**src/rtl/cellrv32_uart_tx_engine_pkg.sv**
```systemverilog
// Shared types and helpers for the cellrv32 UART transmit engine.
package cellrv32_uart_tx_engine_pkg;

    typedef enum logic [2:0] {
        TX_IDLE,
        TX_START,
        TX_DATA,
        TX_PARITY,
        TX_STOP
    } uart_tx_state_t;

    // Number of bits needed to index n items (ceil(log2(n))).
    function automatic int index_size_f(input int n);
        int r;
        r = 0;
        for (int i = 0; i < 31; i++) begin
            if ((1 << i) < n) r = i + 1;
        end
        return r;
    endfunction

endpackage

```
**src/rtl/cellrv32_uart_tx_engine_if.sv**
```systemverilog
// FIFO read port as seen by the UART TX engine (async-read FIFO).
interface cellrv32_uart_tx_engine_if #(
    parameter int DATA_BITS = 8
);
    logic                 avail;
    logic [DATA_BITS-1:0] rdata;
    logic                 re;

    modport master (input avail, input rdata, output re);
    modport slave  (output avail, output rdata, input re);
endinterface

```
**src/rtl/cellrv32_uart_tx_engine_sync2ff.sv**
```systemverilog
// Two-flop synchronizer with selectable reset value.
module cellrv32_sync2ff #(
    parameter logic RST_VAL = 1'b1
) (
    input  logic clk_i,
    input  logic rst_i,
    input  logic d_i,
    output logic q_o
);
    logic [1:0] sync_q;

    always_ff @(posedge clk_i or posedge rst_i) begin
        if (rst_i) sync_q <= {2{RST_VAL}};
        else       sync_q <= {sync_q[0], d_i};
    end

    assign q_o = sync_q[1];
endmodule

```
**src/rtl/cellrv32_uart_tx_engine.sv**
```systemverilog
// UART transmitter: pops bytes from an async-read FIFO and serializes them
// (start, LSB-first data, optional parity, stop) with CTS flow control.
module cellrv32_uart_tx_engine
    import cellrv32_uart_tx_engine_pkg::*;
#(
    parameter int   DATA_BITS  = 8,
    parameter int   BAUD_W     = 12,
    parameter logic PARITY_EN  = 1'b0,
    parameter logic PARITY_ODD = 1'b0,
    parameter int   STOP_BITS  = 1
) (
    input  logic                  clk_i,
    input  logic                  rst_i,
    input  logic                  clear_i,
    input  logic                  en_i,
    input  logic [BAUD_W-1:0]     baud_div_i,
    input  logic                  cts_n_i,
    cellrv32_uart_tx_engine_if.master fifo_if,
    output logic                  txd_o,
    output logic                  busy_o,
    output logic                  done_o
);
    localparam int BCW = index_size_f(DATA_BITS) + 1;

    uart_tx_state_t       state_q, state_d;
    logic [BCW-1:0]       bitcnt_q, bitcnt_d;
    logic [BAUD_W-1:0]    baud_q, baud_d;
    logic [BAUD_W-1:0]    div_q, div_d;
    logic [DATA_BITS-1:0] shreg_q, shreg_d;
    logic                 par_q, par_d;
    logic                 txd_q, txd_d;
    logic                 busy_q, busy_d;

    logic cts_n_s, cts_ok, bit_end, last_stop, pop;

    cellrv32_sync2ff #(.RST_VAL(1'b1)) u_cts_sync (
        .clk_i (clk_i),
        .rst_i (rst_i),
        .d_i   (cts_n_i),
        .q_o   (cts_n_s)
    );

    assign cts_ok    = ~cts_n_s;
    assign bit_end   = (baud_q == '0);
    assign last_stop = (state_q == TX_STOP) && bit_end && (bitcnt_q == BCW'(STOP_BITS - 1));
    // A new frame may start straight out of the final stop-bit cycle, giving gapless back-to-back frames.
    assign pop       = en_i & fifo_if.avail & cts_ok & ~clear_i &
                       ((state_q == TX_IDLE) | last_stop);

    always_ff @(posedge clk_i or posedge rst_i) begin
        if (rst_i) begin
            state_q  <= TX_IDLE;
            bitcnt_q <= '0;
            baud_q   <= '0;
            div_q    <= '0;
            shreg_q  <= '0;
            par_q    <= 1'b0;
            txd_q    <= 1'b1;
            busy_q   <= 1'b0;
        end else begin
            state_q  <= state_d;
            bitcnt_q <= bitcnt_d;
            baud_q   <= baud_d;
            div_q    <= div_d;
            shreg_q  <= shreg_d;
            par_q    <= par_d;
            txd_q    <= txd_d;
            busy_q   <= busy_d;
        end
    end

    always_comb begin
        state_d  = state_q;
        bitcnt_d = bitcnt_q;
        baud_d   = baud_q;
        div_d    = div_q;
        shreg_d  = shreg_q;
        par_d    = par_q;
        if (clear_i) begin
            state_d  = TX_IDLE;
            bitcnt_d = '0;
            baud_d   = '0;
        end else if (pop) begin
            state_d  = TX_START;
            bitcnt_d = '0;
            shreg_d  = fifo_if.rdata;
            div_d    = baud_div_i;
            baud_d   = baud_div_i;
            par_d    = (^fifo_if.rdata) ^ PARITY_ODD;
        end else if (state_q != TX_IDLE) begin
            if (!bit_end) begin
                baud_d = baud_q - BAUD_W'(1);
            end else begin
                baud_d = div_q;
                case (state_q)
                    TX_START: begin
                        state_d  = TX_DATA;
                        bitcnt_d = '0;
                    end
                    TX_DATA: begin
                        if (bitcnt_q == BCW'(DATA_BITS - 1)) begin
                            bitcnt_d = '0;
                            state_d  = PARITY_EN ? TX_PARITY : TX_STOP;
                        end else begin
                            bitcnt_d = bitcnt_q + BCW'(1);
                            shreg_d  = shreg_q >> 1;
                        end
                    end
                    TX_PARITY: begin
                        state_d  = TX_STOP;
                        bitcnt_d = '0;
                    end
                    TX_STOP: begin
                        if (bitcnt_q == BCW'(STOP_BITS - 1)) begin
                            state_d  = TX_IDLE;
                            bitcnt_d = '0;
                            baud_d   = '0;
                        end else begin
                            bitcnt_d = bitcnt_q + BCW'(1);
                        end
                    end
                    default: state_d = TX_IDLE;
                endcase
            end
        end
    end

    // Line level is derived from the next state so txd_o lines up with state_q.
    always_comb begin
        txd_d = 1'b1;
        case (state_d)
            TX_START:  txd_d = 1'b0;
            TX_DATA:   txd_d = shreg_d[0];
            TX_PARITY: txd_d = par_d;
            default:   txd_d = 1'b1;
        endcase
        busy_d     = (state_d != TX_IDLE);
        fifo_if.re = pop;
        done_o     = last_stop & ~clear_i;
    end

    assign txd_o  = txd_q;
    assign busy_o = busy_q;
endmodule

```
**src/flat_wrapper.sv**
```systemverilog
// flat-port wrapper written by rule: the top's interface ports become plain ports
module cellrv32_uart_tx_engine_flat import cellrv32_uart_tx_engine_pkg::*;
#(
    parameter int   DATA_BITS  = 8,
    parameter int   BAUD_W     = 12,
    parameter logic PARITY_EN  = 1'b0,
    parameter logic PARITY_ODD = 1'b0,
    parameter int   STOP_BITS  = 1
)
  (clk_i, rst_i, clear_i, en_i, baud_div_i, cts_n_i, txd_o, busy_o, done_o, fifo_if_avail, fifo_if_rdata, fifo_if_re);
  cellrv32_uart_tx_engine_if #(.DATA_BITS(DATA_BITS)) fifo_if_i ();
  input  logic clk_i;
  input  logic rst_i;
  input  logic clear_i;
  input  logic en_i;
  input  logic [BAUD_W-1:0] baud_div_i;
  input  logic cts_n_i;
  output logic txd_o;
  output logic busy_o;
  output logic done_o;
  input wire logic [$bits(fifo_if_i.avail)-1:0] fifo_if_avail;
  input wire logic [$bits(fifo_if_i.rdata)-1:0] fifo_if_rdata;
  output wire logic [$bits(fifo_if_i.re)-1:0] fifo_if_re;
  assign fifo_if_i.avail = fifo_if_avail;
  assign fifo_if_i.rdata = fifo_if_rdata;
  assign fifo_if_re = fifo_if_i.re;
  cellrv32_uart_tx_engine #(.DATA_BITS(DATA_BITS), .BAUD_W(BAUD_W), .PARITY_EN(PARITY_EN), .PARITY_ODD(PARITY_ODD), .STOP_BITS(STOP_BITS)) u_core (.clk_i(clk_i), .rst_i(rst_i), .clear_i(clear_i), .en_i(en_i), .baud_div_i(baud_div_i), .cts_n_i(cts_n_i), .fifo_if(fifo_if_i), .txd_o(txd_o), .busy_o(busy_o), .done_o(done_o));
endmodule
```
**config.mk**
```make
export PLATFORM = sky130hd
export DESIGN_NAME = cellrv32_uart_tx_engine_flat
export DESIGN_NICKNAME = d
export VERILOG_FILES = /design/src/rtl/cellrv32_uart_tx_engine_pkg.sv /design/src/rtl/cellrv32_uart_tx_engine_if.sv /design/src/rtl/cellrv32_uart_tx_engine_sync2ff.sv /design/src/rtl/cellrv32_uart_tx_engine.sv /design/src/flat_wrapper.sv
export SDC_FILE = /design/constraint.sdc
export NUM_CORES = 1
export LEC_CHECK = 0
export CAP_MARGIN = 20
export CORE_AREA = 8 8 86 104
export DETAILED_ROUTE_END_ITERATION = 6
export DIE_AREA = 0 0 94 112
export GPL_ROUTABILITY_DRIVEN = 0
export SLEW_MARGIN = 20
export SYNTH_ARGS = -nofsm -noshare
export SYNTH_HDL_FRONTEND = slang
export SYNTH_SLANG_ARGS = --single-unit
```
**constraint.sdc**
```tcl
create_clock -name clk_i -period 3.35 [get_ports clk_i]
set_input_delay 1.005 -clock clk_i [delete_from_list [all_inputs] [get_ports clk_i]]
set_output_delay 1.005 -clock clk_i [all_outputs]
set_load 0.05 [all_outputs]
```
==> impl_results.md, run 1 <==
* Outcome: complete, no violations
* P&R area growth vs syn at 20.5%
* Largest family of logic cells by synthesized area: compound AO/OA/AOI/OAI gates
* Initial Util at 0.366
* DIE HEIGHT at 112 um
* Antenna-violating nets left at 0
* Hold_buf cts at 0
* DIE AREA at about 0.011 mm^2
* Mean Syn Cell Area at about 10 um^2
* Fin crit period at about 3.1 ns
* Sequential-to-total area share from yosys stat at 0.410
* Worst slack, placed at around 0.19 ns
* Yosys reg bits at 44
* Post-route DRC at 0
* Multiplexer share of the synthesized area at 0.0330
* Met2 Track Usage GR at 0.238
* Via Count at ~2,200
* Max Cap Violations at 0
* Met3 Use GR at 0.0188
* DRT iter0 DRCs at roughly 110
* HPWL after detailed placement at 4.95 mm
* Relative slew slack at 0.540
* CP required at between 2 and 2.5 ns
* Arr. time, crit path at 2.13 ns
* Endpoint type of the worst setup path: output pin
* Vias per Instance at 5.62
* Peak supply drop at between 0.2 and 0.3 mV
* Post-synth ARST share at 1.00
* PortBufs at 29
* Routed len/inst at 17.4 um
* Total GRT Usage at 0.137
* Busiest grt layer: met2
* Setup TNS at 0 ns
* # diodes at 0
* GR Util met1 at 0.168
* Number of global-route vias before repair at around 2,300
* Grt total ovfl at 0
* Setup WS post-layout at about 0.21 ns
* XOR/XNOR Fraction of Synth Area at 0.0455
* Setup Skew at about 0.0091 ns
* Fmax at 0.319 GHz
* Final setup viols at 0
* Number of synthesized flops with an enable pin at 0
* Final-report max-slew violation count at 0
* CTS buffer count at 5
* Final Cycle Share at 0.936
* Post-synthesis compound-gate area fraction at 0.224
* Clock Tree Root: clkbuf_8
* Synth warn at 0
* CP Class: in -> out
* Pre-antenna DRT Iters at 4
* Util after Layout at 0.441
* Syn_nets at 296
* Synthesized instance count at between 200 and 300
* Clock sink total at 44
* WL final at roughly 7 mm
* Setup bufs post-CTS at 0
* H-Tree Depth at 2
* First-pass GRT wire length at approximately 12 mm
* HP Class: reg -> reg
* CTS tree: done
* Placed Cells at ~380
* Antenna violations before repair at 0
* Final Hold Vio Count at 0
* Nets at ~330
* Worst slew pin tran at 0.686 ns
* Leakage at roughly 1.3 nW
* Adder-Cell Fraction of Synth Area at 0.0186
* Crit Path Max Fanout at 2
* Die Span X at 94 um
* Clock transition at path regs at ~0.09 ns
* Core Area at between 0.007 and 0.008 mm^2
* RSZ-0062 raised after global routing: false
* Mapped cell area at 0.00269 mm^2
* Non-Filler Instances at approximately 390
* Num rows at 35
* Boundary pin count at 30
* Tot Pwr at 2.08 mW
* Simple-Gate Fraction of Synth Area at 0.216
* Synth cell types at between 60 and 70
* Ys flop type: dfrtp_1
* Post-CTS resize count at 0
* Share of cells above drive strength 1 at 0.163
* Pwr dens at 640 mW/mm^2
* Largest net degree at the start of global routing at 24
* CP startpoint kind: input port
* Worst-Skew Late Latency at around 0.3 ns
* Max Buffers Root-to-Sink at 2
## worst paths after layout
| path | from | to | slack [ns] | depth (start not counted) |
|---|---|---|---|---|
| max | en_i | fifo_if_re | 0.21 | 5 |
| min | u_core.u_cts_sync.sync_q[0] | u_core.u_cts_sync.sync_q[1] | 0.36 | 0 |
| max reg2reg | u_core.baud_q[0] | u_core.busy_o | 0.87 | 7 |
| min reg2reg | u_core.u_cts_sync.sync_q[0] | u_core.u_cts_sync.sync_q[1] | 0.36 | 0 |
| max in group asynchronous | rst_i | u_core.div_q[5] | 1.78 | 3 |
| min in group asynchronous | rst_i | u_core.state_q[1] | 1.07 | 2 |
## cells in the mapped netlist, types with 4 or more instances
master,count,share of area
nand2b_1,7,0.016
a32oi_1,6,0.020
a21o_1,5,0.014
buf_6,4,0.017
and3_1,5,0.012
a21oi_1,20,0.037
nor3_1,6,0.011
ha_1,4,0.019
xnor2_1,12,0.039
nand4_1,4,0.0093
dfrtp_1,41,0.38
nand3_1,7,0.013
o2111ai_1,4,0.013
nand2_1,15,0.021
inv_1,10,0.014
mux2_1,7,0.029
clkbuf_1,7,0.0098
nor2_1,9,0.013
and2_1,5,0.012
o21ai_0,12,0.022
or3_1,4,0.0093
a221o_1,9,0.033
## placed cells by master, fill, tap and decap left out, types with 9 or more instances in the layout
master and instances:
a21oi_1 20, a221o_1 9, buf_4 12, clkdlybuf4s50_1 27
dfrtp_1 41, inv_1 9, nand2_1 15, nor2_1 9
o21ai_0 12, xnor2_1 12
## power by group
part           switching, mW  internal (mW)  total, mW
combinational          0.518          0.424      0.942
clock                  0.190          0.168      0.358
sequential             0.120          0.657      0.777
## layout make-up
type                            instances  area (um^2)
Inverter                               11         41.3
Timing Repair Buffer                   42          420
Fill cell                             740         4110
Tap cell                               92          115
Clock inverter                          1         7.51
Multi-Input combinational cell        195         1470
Clock buffer                            7         86.3
Sequential cell                        44         1100
## metal layers
| metal | up-vias | routed length (um) |
|---|---|---|
| met5 | - | 0 |
| met4 | 0 | 68 |
| met3 | 6 | 145 |
| met2 | 29 | 3540 |
| met1 | 1095 | 3080 |
| li1 | 1074 | - |
## logic make-up after synthesis
logic type	after synthesis
muxes	8
buffers and inverters	27
adders and majority gates	4
DFF	44
AOI/OAI and AO/OA	81
and+or+nand+nor	88
xor gates and xnor gates	14
## flip-flops by register name (all words and copies together) (netlist names)
| register | count |
|---|---|
| u_core.shreg_q | 8 |
| u_core.txd_o | 1 |
| u_core.state_q | 3 |
| u_core.par_q | 1 |
| u_core.div_q | 12 |
| u_core.bitcnt_q | 4 |
| u_core.baud_q | 12 |
| u_core.busy_o | 1 |
| u_core.u_cts_sync.sync_q | 2 |
## metrics by stage
| step | instance area (um^2) | hold slack (ns) |
|---|---|---|
| 6_report | 3250 | 0.361 |
| 5_1_grt | 3250 | 0.368 |
| 4_1_cts | 3240 | 0.364 |
| 3_5_place_dp | 3150 | 0.351 |
| 3_3_place_gp | 3150 | 0.348 |
| 2_1_floorplan | 2700 | 0.345 |
## worst max-delay path, cell delays in order
cell and delay (ns):
clkdlybuf4s50_1 0.49, nor4bb_4 0.33, nand2_2 0.09, inv_2 0.09, buf_12 0.13
Note: power is estimated with default switching activity, not from simulation.
==> run 2, diff against run 1 <==
==> constraint.sdc (replaced) <==
create_clock -name clk_i -period 2.6 [get_ports clk_i]
set_input_delay 0.78 -clock clk_i [delete_from_list [all_inputs] [get_ports clk_i]]
set_output_delay 0.78 -clock clk_i [all_outputs]
set_load 0.05 [all_outputs]
==> impl_results.md, run 2 (synthesized netlist as in run 1, its figures left out) <==
* Worst reg2reg path depth at 8 (+1)
* Outcome: finished with violations
* Core Area at 0.00736 mm^2 (unchanged)
* First-pass GRT wire length at 11.8 mm (+1.8%)
* Max Buffers Root-to-Sink at 2 (unchanged)
* Fin crit period at between 2 and 3 ns
* PortBufs at 29 (unchanged)
* Routed len/inst at 17.3 um (-0.75%)
* Vias per Instance at 5.53 (-1.6%)
* Util after Layout at 0.465 (+0.0236)
* # diodes at 0 (unchanged)
* Endpoint type of the worst setup path: output pin
* Post-route DRC at 0 (unchanged)
* Commonest non-fill, non-tap cell in the layout: dfrtp_1
* Num rows at 35 (unchanged)
* Final Hold Vio Count at 0 (unchanged)
* Clock transition at path regs at 0.08 ns (about the same)
* CTS buffer count at 5 (unchanged)
* Antenna-violating nets left at 0 (unchanged)
* P&R area growth vs syn at 27.0%
* Die Span X at 94 um (unchanged)
* DRT iter0 DRCs at 160 (+47%)
* Worst slew pin tran at 0.594 ns (-0.0917 ns)
* Fin area at 0.00342 mm^2 (+5.4%)
* RSZ-0062 raised after global routing: true
* CP Class: reg -> out
* Largest net degree at the start of global routing at 45 (+88%)
* Non-Filler Instances at 410 (+4.6%)
* Fillers at 716 (-3.2%)
* Setup Skew at 0.00720 ns (-0.00192 ns)
* Pwr dens at 837 mW/mm^2 (+31%)
* HPWL after detailed placement at 5.05 mm (+2.0%)
* Cell area after placement at 0.00326 mm^2 (+3.6%)
* Boundary pin count at 30 (unchanged)
* Pre-antenna DRT Iters at 4 (unchanged)
* Hold Path Depth at 0 (unchanged)
* Final-report max-slew violation count at 0 (unchanged)
* HP Class: reg -> reg
* Fmax at about 0.37 GHz
* Tot Pwr at 2.86 mW (+38%)
* Top Registers: u_core.baud_q: 12 flops, u_core.div_q: 12 flops, u_core.shreg_q: 8 flops
* Placed Cells at 396 (+3.1%)
* Setup WS post-layout at -0.113 ns (-0.327 ns)
* Share of cells above drive strength 1 at 0.226 (+0.0631)
* DIE HEIGHT at 112 um (unchanged)
* CTS tree: done
* Antenna violations before repair at 0 (unchanged)
* CP required at 1.82 ns (-0.52 ns)
* Final Cycle Share at 1.04
* Number of global-route vias before repair at 2,376 (+2.7%)
* Setup TNS at -0.212 ns (-0.212 ns)
* Crit Path Max Fanout at 3 (+1)
* H-Tree Depth at 2 (unchanged)
* WL final at 7.10 mm (+3.8%)
* Initial Util at 0.366 (unchanged)
* Clock sink total at 44 (unchanged)
* Peak supply drop at 0.348 mV (+38%)
* Worst-Skew Late Latency at 0.30 ns (about the same)
* Relative slew slack at 0.601 (+0.0606)
* Arr. time, crit path at 1.93 ns (-0.20 ns)
* CP startpoint kind: flop
* Final setup viols at 2 (+2)
* Via Count at 2,269 (+2.9%)
* Nets at 347 (+5.5%)
* Commonest cells after routing, fill and taps aside: 41 x dfrtp_1, 30 x buf_4, 25 x clkdlybuf4s50_1, 20 x a21oi_1, 15 x nand2_1
* Grt total ovfl at 0 (unchanged)
* Max Cap Violations at 0 (unchanged)
* DIE AREA at 0.0105 mm^2 (unchanged)
* Clock Tree Root: clkbuf_8
* Leakage at 1.44 nW (+7.8%)
* Failing checks: negative setup slack
* Total GRT Usage at 0.141 (+0.00310)
[run 2: cell types whose count changed in the layout (fill, tap and decap cells not counted), moves of 2 or more]
cell	delta
ha_1	-2
nor3_2	-2
dlygate4sd2_1	+2
inv_1	-2
buf_4	+18
clkdlybuf4s50_1	-2
[run 2: worst max-delay path: stages, from the launching register on]
cell      delay, ns
dfrtp_1        0.39
inv_1          0.06
ha_2           0.15
or3b_4         0.37
nand2b_4       0.17
buf_4          0.16
nor3_4         0.16
buf_12         0.16
[run 2: worst paths after layout]
path / slack [ns] / start / endpoint
max: -0.11 / u_core.bitcnt_q[1] / done_o
min in group asynchronous: 0.82 / rst_i / u_core.bitcnt_q[0]
max reg2reg: 0.27 / u_core.bitcnt_q[1] / u_core.shreg_q[6]
min reg2reg: 0.36 / u_core.u_cts_sync.sync_q[0] / u_core.u_cts_sync.sync_q[1]
min: 0.36 / u_core.u_cts_sync.sync_q[0] / u_core.u_cts_sync.sync_q[1]
max in group asynchronous: 1.49 / rst_i / u_core.u_cts_sync.sync_q[0]
[run 2: report_power, final]
group | internal, mW | leakage (nW) | total (mW) | switching (mW)
clock | 0.243 | 0.0515 | 0.485 | 0.242
sequential | 0.847 | 0.561 | 0.995 | 0.148
combinational | 0.664 | 0.827 | 1.38 | 0.719
[run 2: layout make-up]
cell class	count	area (um^2)	area share
Clock buffer	8	100	0.0293
Inverter	11	43.8	0.0128
Multi-Input combinational cell	195	1500	0.440
Sequential cell	44	1100	0.323
Tap cell	92	115	0.0337
Timing Repair Buffer	60	553	0.162
[run 2: through the flow]
| stage | hold WS, ns | setup WS (ns) |
|---|---|---|
| after floorplan | 0.345 | -0.0346 |
| after global placement | 0.346 | -0.177 |
| after detailed placement | 0.354 | -0.177 |
| after CTS | 0.366 | -0.138 |
| after global routing | 0.370 | -0.193 |
| final | 0.363 | -0.113 |
[run 2: repair_timing]
item                       CTS  global route
setup buffers                3             3
hold buffers                 0             0
resized for setup            5             3
hold endpoints to repair     0             0
pin swaps                    4             1
setup endpoints to repair    2             2
[run 2: layer usage]
metal | vias to the layer above | track usage | wire length [um]
li1 | 1103 | - | -
met1 | 1130 | 0.167 | 3070
met2 | 31 | 0.250 | 3800
met3 | 5 | 0.0195 | 163
met4 | 0 | 0.0435 | 65
met5 | - | 0 | 0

○ ○ ○ ○ ○ ○ ○

• Exercise details
The lines to return are those in the entries above that hold "switching".

• Result of this exercise
part           switching, mW  internal (mW)  total, mW
Note: power is estimated with default switching activity, not from simulation.
group | internal, mW | leakage (nW) | total (mW) | switching (mW)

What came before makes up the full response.